When you first create a Virtual Machine in Azure, you are provided with a choice to select an Availability Option.
There are three types:
- Availability Zone
- Virtual Machine Scale Set
- Availability Set
In this post I’ll discuss Azure Availability Sets and two confusing properties; Fault Domain and Update Domain.
Fault vs. Update domain
Azure Virtual Machines are situated in physical data centres. These physical data centres contain physical servers. All servers are situated in a server rack. A data centre might contain hundreds of server racks.
When you provision a Virtual Machine, the Availability Sets blade allows you to select the number of Fault and Update domains you want to provision.
Fault Domains are designed to protect your Virtual Machines from physical power or network outages. Fault Domains are logical representations of a physical server rack, in that they share the same power and network source. Going forward, It’s easier to imagine Fault Domains as physical server racks.
Now, if you had three Virtual Machines, and stored them all in a single Fault Domain, if the physical rack hosting the servers went down, you would lose access to all three Virtual Machines.
By default Microsoft sets up two Fault Domains when provisioning an Availability Set; however you can still manually choose to have a single Fault Domain.
By having two or more Fault Domains, if a single rack hosting the Virtual Machines went down, you would still have access to your Virtual Machine, now situated in the second or third Fault Domain.
Operating systems often require patches and updates. When you install these updates you are often required to manually reboot these machines. This is where Update Domains help.
Update Domains are designed to protect you from situations where you need to restart a Virtual Machine.
When you provision a new Virtual Machine, you’re given a choice on how you want to manage Guest OS updates. One of the options is Azure-orchestrated. This essentially staggers the update of your Virtual Machines in any Fault Domain.

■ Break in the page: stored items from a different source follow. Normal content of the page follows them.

<file path="config.mk">
export PLATFORM = sky130hd
export DESIGN_NAME = rotary_quad_sequencer
export DESIGN_NICKNAME = d
export VERILOG_FILES = /design/src/rtl/rotary_pkg.sv /design/src/rtl/rotary_tick_gen.sv /design/src/rtl/rotary_quad_sequencer.sv
export SDC_FILE = /design/constraint.sdc
export NUM_CORES = 1
export LEC_CHECK = 0
export CORE_UTILIZATION = 35
export DETAILED_ROUTE_END_ITERATION = 10
export GPL_ROUTABILITY_DRIVEN = 0
export GPL_TIMING_DRIVEN = 0
export SLEW_MARGIN = 20
export SYNTH_ARGS = -nofsm -noshare
export SYNTH_HDL_FRONTEND = slang
export SYNTH_HIERARCHICAL = 1
export SYNTH_SLANG_ARGS = --single-unit
</file>
<file path="constraint.sdc">
create_clock -name clk_in -period 2.85 [get_ports clk_in]
set_input_delay 0.285 -clock clk_in [delete_from_list [all_inputs] [get_ports clk_in]]
set_output_delay 0.285 -clock clk_in [all_outputs]
set_load 0.1 [all_outputs]
</file>
<file path="src/rtl/rotary_pkg.sv">
// rotary_pkg
// Shared definitions for the rotary-encoder test stimulus sequencer:
// FSM state type, 2-bit (A,B) phase encodings, direction constants and the
// quadrature phase-advance helper.
package rotary_pkg;

  typedef enum logic {
    ST_IDLE = 1'b0,
    ST_RUN  = 1'b1
  } seq_state_e;

  // Phase encodings are {A,B}
  localparam logic [1:0] PH_00 = 2'b00;
  localparam logic [1:0] PH_10 = 2'b10;
  localparam logic [1:0] PH_11 = 2'b11;
  localparam logic [1:0] PH_01 = 2'b01;

  localparam logic DIR_CCW = 1'b0;
  localparam logic DIR_CW  = 1'b1;

  // One quadrature step; exactly one of A/B toggles.
  // CW: 00->10->11->01->00, CCW is the reverse.
  function automatic logic [1:0] phase_step(input logic [1:0] ph, input logic dir);
    logic [1:0] nxt;
    nxt = PH_00;
    case (ph)
      PH_00:   nxt = (dir == DIR_CW) ? PH_10 : PH_01;
      PH_10:   nxt = (dir == DIR_CW) ? PH_11 : PH_00;
      PH_11:   nxt = (dir == DIR_CW) ? PH_01 : PH_10;
      PH_01:   nxt = (dir == DIR_CW) ? PH_00 : PH_11;
      default: nxt = PH_00;
    endcase
    return nxt;
  endfunction

endpackage

</file>
<file path="src/rtl/rotary_tick_gen.sv">
// rotary_tick_gen
// Loadable down-counter prescaler. tick_o is high whenever the count is 0.
// Ports:
//   clk_i      clock
//   rst_ni     asynchronous active-low reset (count -> 0)
//   load_i     load load_val_i (has priority over en_i)
//   en_i       decrement by one (saturates at 0)
//   load_val_i reload value
//   tick_o     count == 0
module rotary_tick_gen #(
  parameter int unsigned WIDTH = 8
) (
  input  logic             clk_i,
  input  logic             rst_ni,
  input  logic             load_i,
  input  logic             en_i,
  input  logic [WIDTH-1:0] load_val_i,
  output logic             tick_o
);

  logic [WIDTH-1:0] cnt_q;
  logic [WIDTH-1:0] cnt_d;

  always_comb begin
    cnt_d = cnt_q;
    if (load_i) begin
      cnt_d = load_val_i;
    end else if (en_i && (cnt_q != '0)) begin
      cnt_d = cnt_q - WIDTH'(1);
    end
  end

  always_ff @(posedge clk_i or negedge rst_ni) begin
    if (!rst_ni) begin
      cnt_q <= '0;
    end else begin
      cnt_q <= cnt_d;
    end
  end

  assign tick_o = (cnt_q == '0);

endmodule

</file>
<file path="src/rtl/rotary_quad_sequencer.sv">
// rotary_quad_sequencer
// Self-test stimulus controller for the rotary-encoder decoder. On a start
// command it emits `steps` quadrature edges on rt_a/rt_b in direction `dir`,
// holding each A/B state period+1 cycles, and tracks a reference position.
// Ports:
//   clk_in, reset_n         clock, asynchronous active-low reset
//   start, dir, steps,      run command (sampled in IDLE only)
//   period
//   abort                   terminate a run in progress
//   rt_a, rt_b              registered quadrature outputs
//   busy                    run active
//   done                    one-cycle pulse at completion / abort / zero-step start
//   aborted                 last run ended by abort
//   edges_left              remaining edges in the current run
//   pos                     reference position (+1 CW edge, -1 CCW edge)
module rotary_quad_sequencer
  import rotary_pkg::*;
#(
  parameter int unsigned STEPS_W  = 8,
  parameter int unsigned PERIOD_W = 8,
  parameter int unsigned POS_W    = 8
) (
  input  logic                clk_in,
  input  logic                reset_n,
  input  logic                start,
  input  logic                dir,
  input  logic [STEPS_W-1:0]  steps,
  input  logic [PERIOD_W-1:0] period,
  input  logic                abort,
  output logic                rt_a,
  output logic                rt_b,
  output logic                busy,
  output logic                done,
  output logic                aborted,
  output logic [STEPS_W-1:0]  edges_left,
  output logic [POS_W-1:0]    pos
);

  seq_state_e          state_q, state_d;
  logic [1:0]          phase_q, phase_d;
  logic                dir_q, dir_d;
  logic [PERIOD_W-1:0] period_q, period_d;
  logic [STEPS_W-1:0]  edges_q, edges_d;
  logic [POS_W-1:0]    pos_q, pos_d;
  logic                done_q, done_d;
  logic                aborted_q, aborted_d;

  logic                tick;
  logic                pre_load;
  logic                pre_en;
  logic [PERIOD_W-1:0] pre_val;
  logic                last_edge;

  assign last_edge = (edges_q == STEPS_W'(1));

  rotary_tick_gen #(
    .WIDTH (PERIOD_W)
  ) u_tick_gen (
    .clk_i      (clk_in),
    .rst_ni     (reset_n),
    .load_i     (pre_load),
    .en_i       (pre_en),
    .load_val_i (pre_val),
    .tick_o     (tick)
  );

  // State register
  always_ff @(posedge clk_in or negedge reset_n) begin
    if (!reset_n) begin
      state_q <= ST_IDLE;
    end else begin
      state_q <= state_d;
    end
  end

  // Next-state logic; abort takes priority over a coincident tick
  always_comb begin
    state_d = state_q;
    case (state_q)
      ST_IDLE: if (start && (steps != '0)) state_d = ST_RUN;
      ST_RUN: begin
        if (abort) begin
          state_d = ST_IDLE;
        end else if (tick && last_edge) begin
          state_d = ST_IDLE;
        end
      end
      default: state_d = ST_IDLE;
    endcase
  end

  // Datapath next-state: command latch, phase, edge counter, position
  always_comb begin
    phase_d   = phase_q;
    dir_d     = dir_q;
    period_d  = period_q;
    edges_d   = edges_q;
    pos_d     = pos_q;
    done_d    = 1'b0;
    aborted_d = aborted_q;
    pre_load  = 1'b0;
    pre_en    = 1'b0;
    pre_val   = period_q;
    case (state_q)
      ST_IDLE: begin
        if (start) begin
          if (steps != '0) begin
            dir_d     = dir;
            period_d  = period;
            edges_d   = steps;
            aborted_d = 1'b0;
            pre_load  = 1'b1;
            pre_val   = period;
          end else begin
            done_d = 1'b1;
          end
        end
      end
      ST_RUN: begin
        if (abort) begin
          done_d    = 1'b1;
          aborted_d = 1'b1;
        end else if (tick) begin
          phase_d  = phase_step(phase_q, dir_q);
          edges_d  = edges_q - STEPS_W'(1);
          pos_d    = (dir_q == DIR_CW) ? pos_q + POS_W'(1) : pos_q - POS_W'(1);
          pre_load = 1'b1;
          done_d   = last_edge;
        end else begin
          pre_en = 1'b1;
        end
      end
      default: ;
    endcase
  end

  always_ff @(posedge clk_in or negedge reset_n) begin
    if (!reset_n) begin
      phase_q   <= PH_00;
      dir_q     <= DIR_CCW;
      period_q  <= '0;
      edges_q   <= '0;
      pos_q     <= '0;
      done_q    <= 1'b0;
      aborted_q <= 1'b0;
    end else begin
      phase_q   <= phase_d;
      dir_q     <= dir_d;
      period_q  <= period_d;
      edges_q   <= edges_d;
      pos_q     <= pos_d;
      done_q    <= done_d;
      aborted_q <= aborted_d;
    end
  end

  // Outputs
  always_comb begin
    rt_a       = phase_q[1];
    rt_b       = phase_q[0];
    busy       = (state_q == ST_RUN);
    done       = done_q;
    aborted    = aborted_q;
    edges_left = edges_q;
    pos        = pos_q;
  end

endmodule

</file>
* After elaboration in Yosys (flattened, before gate mapping)
Index checks and enable logic that the tools add are counted.
** Storage, ports and cells
- Flip-flop bits (word level) :: 38
- Input bits :: 21
- Output and inout port bits :: 21
- Logic and storage cells :: 73
** Operators by class
- Add/sub/neg operators :: 4
- Eq/ne operators :: 9
- Muxes and demuxes :: 37
- Bitwise gates (word level) :: 2
- Reductions and logical operators :: 12
** Operators with widths (number)
- $mux W8 :: 10
- $sub A8 B1 Y8 const B :: 3
- $mux W1 :: 17
- $pmux W8 S2 :: 1
- $reduce_bool A8 Y1 :: 2
- $reduce_and A3 Y1 :: 3
- $add A8 B1 Y8 const B :: 1
- $eq A8 B1 Y1 const B :: 1
- $logic_not A8 Y1 :: 1
- $mux W2 :: 4
- $ne A2 B2 Y1 const B :: 4
- $pmux W1 S2 :: 4
- $pmux W2 S4 :: 1
- $eq A2 B2 Y1 const B :: 2
- $reduce_and A4 Y1 :: 1
- $logic_and A1 B1 Y1 :: 3
- $eq A2 B1 Y1 const B :: 1
- $logic_not A2 Y1 :: 1
- $ne A2 B1 Y1 const B :: 1
- $not A1 Y1 :: 2
- $reduce_bool A2 Y1 :: 1

* Depth between registers and ports, before layout
- Word-level depth :: 7
- Gate-level depth with buffers :: 14
- Mapped depth without buffers :: 10

* Modules after synthesis
The synthesis kept the hierarchy.
** Modules (own cells, without submodules)
- rotary_quad_sequencer :: times used 1, cells each 170, area each 1706.6 um2, sequential area each 750.7 um2
- rotary_tick_gen :: times used 1, cells each 68, area each 575.6 um2, sequential area each 200.2 um2

* Worst setup path before layout
No wires, ideal clock.
- Path type :: register -> register
- Start :: register u_tick_gen.cnt_q[0]
- End :: register u_tick_gen.cnt_q[5]
- Library setup time :: 0.101 ns
- Data arrival time :: 2.645 ns
- Data required time :: 2.749 ns
- Setup slack :: 0.104 ns
- Stages on the path, launching flop included :: 14
- Buffers on the path :: 4
- Clock period less this slack :: 2.746 ns
- Cells stage by stage :: dfrtp_1 inv_1 ha_1 or3b_2 clkbuf_1 nor2_1 nand3b_1 nor2b_2 buf_6 inv_2 buf_6 clkbuf_1 a211oi_1 nor4_1
** Between the ends
- Elaborated cells on any way between the ends :: 13
- Classes of those cells :: add/sub (1); mux (8); reduce/logical (4)
** RTL lines
- start, declared :: RTL line rotary_tick_gen.sv:21 : logic [WIDTH-1:0] cnt_q;
- start signal, assigned :: RTL line rotary_tick_gen.sv:37 : cnt_q <= cnt_d;
- $logic_not A8 Y1 (*) :: RTL line rotary_tick_gen.sv:41 : assign tick_o = (cnt_q == '0);
- via tick :: RTL line rotary_quad_sequencer.sv:48 : logic tick;
- $mux W1 (*) :: RTL line rotary_quad_sequencer.sv:123 : end else if (tick) begin
- $mux W1 (*) :: RTL line rotary_quad_sequencer.sv:120 : if (abort) begin
- $pmux W1 S2 (*) :: RTL line rotary_quad_sequencer.sv:104 : case (state_q)
- via pre_load :: RTL line rotary_quad_sequencer.sv:49 : logic pre_load;
- $mux W8 / $reduce_bool A2 Y1 (equally long branches)
The timed path passes the listed nets; every way through them passes the cells marked *. The select of a mux whose other input is x is not followed.
A chain may end at the register's enable or synchronous reset.

* Worst setup path after layout
- Start :: register u_tick_gen.cnt_q[3]
- End :: register u_tick_gen.cnt_q[5]
The elaborated chain is that of the path after synthesis.

==> summary.txt <==
DR iter-0 viols: 68
Die Ht: 82.8 um
number of global-route vias before repair: 1800
number of I/O pins: 42
Peak VDD IR: 728 uV
R2R Path Start: u_tick_gen/cnt_q[3]$_DFFE_PN0P_
worst-skew pair later-pin latency: 300 ps
Slew headroom: 34.2%
max-slew violation count: 0
Setup crit start: u_tick_gen/cnt_q[3]$_DFFE_PN0P_
Crit path top cell by count: buf_6
Slowest-stage cell, CP: or4_1
Setup Crit Path Kind: register to register
skew final: 7.03 ps
Layout Nets: 320
leakage power: 0.00120 uW
first-pass GRT wire length: 8390 um
CP delay by family, top: simple AND/OR/NAND/NOR gates
Clock Path Buffers: 2
ys async rst share: 100%
routed length per instance: 14.3 um
Critical Path Stages: 11
initial core utilization: 36.1%
synthesis-stage register bit count: 38
reg-to-reg slack, setup: 150 ps
final core utilization: 46.3%
clock-pin slew on the worst setup and hold paths: 80 ps
most common cell after layout, fill and taps aside: clkdlybuf4s50_1
distinct cell type count after synthesis: 56
HPWL after DPL: 3760 um
most frequent cells in the layout: clkdlybuf4s50_1 (40), dfrtp_1 (38), nand2_1 (20)
Buffers & Inverters on Critical Path: 5
die area: 6850 um^2
drc violations: 0
setup TNS: 0 ps
Critical Path End Type: register
drt via density: 5.35
worst setup margin: 150 ps
Placement Setup Slack: -490 ps
sw power: 1800 uW
status: complete, no violations
number of CTS-inserted buffers: 5
layout cells sized above 1: 13.5%
initial antenna violation count: 0
Data required, critical path: 3050 ps
final antenna-violating net count: 0
worst hold slack: 372 ps
Post-Syn Area: 2280 um^2
Total Routing Usage GR: 16.4%
worst hold path class: primary input to asynchronous set/reset pin
Post-synth EDFFs: 0
critical-path maximum fanout: 17
syn avg cell area: 9.59 um^2
RSZ-0062 raised after global routing: false
crit start category: register
Num Clock Sinks: 38
vias post-DR: 1957
critical path cell sequence: or4_1 -> clkbuf_2 -> nor2_4 -> nand3b_1 -> nor2b_2 -> buf_6 -> inv_2 -> buf_6 -> clkbuf_4 -> a211oi_1 -> nor4_1
GRT Residual Overflow: 0
Layout area overhead: 28.1%
Final min period: 2700 ps
CTS tree: built
Internal: 1570 uW
sequential share of power: 27.3%
largest net degree at the start of global routing: 31
Register-to-Register Path Depth: 11
fmax: 370 MHz
clock group share of total power: 11.8%
final hold vios: 0
root buf cell: clkbuf_8
synthesized instance count: 238
end of the critical path: u_tick_gen/cnt_q[5]$_DFFE_PN0P_
core outline area: 6310 um^2
FF-to-FF End: u_tick_gen/cnt_q[5]$_DFFE_PN0P_
Gate power share: 60.9%
final setup violation count: 0
Routed WL: 5240 um
# H-tree levels: 2
Worst Path Arrival: 2900 ps
number of core rows: 29
worst slew pin tran: 985 ps
max_cap viols: 0
I/O Buffers: 41
Detailed Routing Iterations Pass 1: 4
Most used DFF post-synth: dfrtp_1
Final period util: 94.7%
sequential-to-total area share from yosys stat: 41.7%
PD cells: 1150 nW/um^2
Post-Syn Nets: 270
Max stage delay on crit path: 540 ps
Die W: 82.8 um
Sw Share: 53.3%
Yosys warnings: 6
number of diodes: 0
timing repair:
item / CTS / global route
resized for setup: 5 / 1
setup endpoints to repair: 8 / 8
gates cloned: 0 / 0
hold buffers: 1 / 0
buffers inserted: 1 / 0
endpoints found under the hold margin: 8 / 0
pin swaps: 1 / 0
registers in the layout, summed over array words and instances (netlist names):
name              count
busy                  1
period_q              8
u_tick_gen/cnt_q      8
aborted               1
phase_q               2
edges_left            8
done                  1
dir_q                 1
pos                   8
Yosys cell counts, drive strengths merged, types with 4 or more instances:
cell / n / area share, %
a21oi: 18 / 4.1
buf: 6 / 2.0
clkbuf: 7 / 1.2
dfrtp: 38 / 42
ha: 10 / 5.5
inv: 12 / 2.0
mux2: 9 / 4.4
nand2: 20 / 3.3
nand2b: 4 / 1.4
nand3: 6 / 1.3
nor2: 16 / 2.6
nor2b: 7 / 2.0
nor3: 5 / 1.1
nor3b: 5 / 1.6
nor4: 4 / 1.6
o211ai: 4 / 1.3
o21ai: 17 / 3.7
xnor2: 5 / 1.9
per-stage QoR:
stage	instances	instance area (um^2)	total power (uW)
2_1_floorplan	238	2280	2490
3_3_place_gp	356	2790	2940
3_5_place_dp	357	2800	2970
4_1_cts	366	2920	3390
5_1_grt	366	2920	3580
6_report	366	2920	3370
how the worst min path moves through the flow:
stage / startpoint / endpoint / slack, ps
final: reset_n / phase_q[0]$_DFFE_PN0P_ / 370
after global routing: reset_n / pos[1]$_DFFE_PN0P_ / 400
after CTS: reset_n / pos[5]$_DFFE_PN0P_ / 370
after detailed placement: reset_n / pos[0]$_DFFE_PN0P_ / 170
after global placement: pos[7]$_DFFE_PN0P_ / pos[7]$_DFFE_PN0P_ / 460
after floorplan: reset_n / aborted$_DFFE_PN0P_ / -10
metal layers:
layer	track usage, %	up-vias	part of all wire, %
met5	0	-	0
met4	6.90	0	1.8
met3	3.30	8	3.5
met2	27.0	42	48
met1	20.7	951	47
li1	-	956	-
cell families (layout without fill, tap and decap cells):
family / count (synthesis) / count (layout) / share of synthesized area [%]
DFF: 38 / 38 / 41.7
and+or+nand+nor: 83 / 83 / 21.1
xor gates and xnor gates: 8 / 8 / 3.07
adders and majority gates: 11 / 11 / 6.36
buffers and inverters: 25 / 76 / 5.15
AOI/OAI and AO/OA: 63 / 63 / 17.8
muxes: 10 / 10 / 4.88
area by class of cell:
class / count / area, um^2
Buffer: 12 / 73.8
Clock buffer: 7 / 86.3
Tap cell: 77 / 96.3
Clock inverter: 1 / 5.00
Multi-Input combinational cell: 175 / 1220
Timing Repair Buffer: 44 / 443
Fill cell: 625 / 3390
Sequential cell: 38 / 951
Inverter: 12 / 45.0
power groups by stage:
stage               Clock [uW]  Sequential [uW]  Combinational, uW
finish                     398              920               2050
global placement             0              929               2010
CTS                        415              923               2050
floorplan                    0             1750                738
detailed placement           0              931               2040
global route               434              955               2190
Power figures use the tool's default switching activity.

- An Availability set is a logical grouping of your Virtual Machines only.
- Virtual Machines are not copied or cloned in an Availability Set.
- You should still use a Load Balancer to balance network traffic loads between machines to provide greater redundancy.
- Not all Regions allow you to select the maximum of three Fault domains. This depends on the region you select.
- All VMs in a common availability set are not updated concurrently.
- VMs in a common availability set are updated within Update Domain boundaries and VMs across multiple Update Domains are not updated concurrently.
- Inside the Availability Set resource, you can view their placement between Fault/Update domains.
- Fault Domains start from zero.
- You still need a Load Balancer or similar to access the active Virtual Machine if one of the primary Virtual Machines was down.
Availability Zone vs. Availability Set
Whilst Availability Sets give you some guarantee that a local rack failure will not bring your Virtual Machines down, Availability Zones are geographical dispersion of your Virtual Machines. Availability Zones are the data centres that host those Virtual Machines.
When you create a new Virtual Machine, if you select the Availability Option and set this to Availability Zone, you are provided with three zones that you can choose from. These are the Data Centres.
Availability Zones do not guarantee any specific distance. They can be 10 miles apart or 10 metres apart.